───── Dataset records
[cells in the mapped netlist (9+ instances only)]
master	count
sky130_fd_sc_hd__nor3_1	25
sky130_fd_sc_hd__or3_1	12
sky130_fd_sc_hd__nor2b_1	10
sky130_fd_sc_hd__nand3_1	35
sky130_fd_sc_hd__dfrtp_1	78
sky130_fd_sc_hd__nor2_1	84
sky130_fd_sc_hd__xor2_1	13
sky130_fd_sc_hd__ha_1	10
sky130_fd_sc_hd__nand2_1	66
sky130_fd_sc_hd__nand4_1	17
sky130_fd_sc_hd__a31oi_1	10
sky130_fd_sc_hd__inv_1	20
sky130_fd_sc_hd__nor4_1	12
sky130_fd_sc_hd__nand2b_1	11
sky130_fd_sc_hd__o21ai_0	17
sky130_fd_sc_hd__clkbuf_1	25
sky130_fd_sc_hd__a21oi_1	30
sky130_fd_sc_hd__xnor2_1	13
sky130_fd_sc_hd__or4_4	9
──────────
───── Dataset records
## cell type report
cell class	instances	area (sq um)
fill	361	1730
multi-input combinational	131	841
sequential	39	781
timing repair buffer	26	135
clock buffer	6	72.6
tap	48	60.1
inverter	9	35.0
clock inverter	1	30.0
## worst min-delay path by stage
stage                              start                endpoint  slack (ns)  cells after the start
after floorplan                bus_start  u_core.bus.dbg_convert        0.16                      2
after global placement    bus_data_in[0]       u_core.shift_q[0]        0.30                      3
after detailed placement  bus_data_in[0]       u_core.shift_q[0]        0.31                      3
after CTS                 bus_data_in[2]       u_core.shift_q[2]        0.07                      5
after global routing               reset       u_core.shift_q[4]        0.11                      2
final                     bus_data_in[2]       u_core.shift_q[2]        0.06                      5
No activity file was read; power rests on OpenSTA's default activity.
──────────
**Task prompt**
Wherever the string "stage" appears in the data above, report the whole line.

**Reply**
## worst min-delay path by stage
stage                              start                endpoint  slack (ns)  cells after the start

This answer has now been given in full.